> _What you are asked to do_
Give again, unaltered, the lines of the listing below that run from the line having "export PLATFORM = sky130hd" through the line having "export CORE_ASPECT_RATIO = 0.5".

> _Information supplied_
Start of Block

<file path="config.mk">
export PLATFORM = sky130hd
export DESIGN_NAME = courtesy_light_sequencer
export DESIGN_NICKNAME = d
export VERILOG_FILES = /design/src/hw/courtesy_light_sequencer.v /design/src/hw/sec_tick.v /design/src/hw/out_route.v
export VERILOG_INCLUDE_DIRS = /design/src /design/src/hw
export SDC_FILE = /design/constraint.sdc
export NUM_CORES = 1
export LEC_CHECK = 0
export BUFFER_PORTS_ARGS = -buffer_cell sky130_fd_sc_hd__buf_2
export CORE_ASPECT_RATIO = 0.5
export CORE_UTILIZATION = 55
export CTS_BUF_LIST = sky130_fd_sc_hd__clkbuf_4 sky130_fd_sc_hd__clkbuf_8
export CTS_CLUSTER_DIAMETER = 200
export DETAILED_ROUTE_END_ITERATION = 12
export PLACE_DENSITY = 0.75
export SLEW_MARGIN = 20
export SYNTH_ARGS = -nofsm -noshare
export SYNTH_HDL_FRONTEND = slang
export SYNTH_SLANG_ARGS = --single-unit
</file>
<file path="constraint.sdc">
create_clock -name ref_clk -period 2.7 [get_ports ref_clk]
set_input_delay 0.405 -clock ref_clk [delete_from_list [all_inputs] [get_ports ref_clk]]
set_output_delay 0.405 -clock ref_clk [all_outputs]
set_load 0.02 [all_outputs]
</file>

End of Block

> _Finished exercise_
export PLATFORM = sky130hd
export DESIGN_NAME = courtesy_light_sequencer
export DESIGN_NICKNAME = d
export VERILOG_FILES = /design/src/hw/courtesy_light_sequencer.v /design/src/hw/sec_tick.v /design/src/hw/out_route.v
export VERILOG_INCLUDE_DIRS = /design/src /design/src/hw
export SDC_FILE = /design/constraint.sdc
export NUM_CORES = 1
export LEC_CHECK = 0
export BUFFER_PORTS_ARGS = -buffer_cell sky130_fd_sc_hd__buf_2
export CORE_ASPECT_RATIO = 0.5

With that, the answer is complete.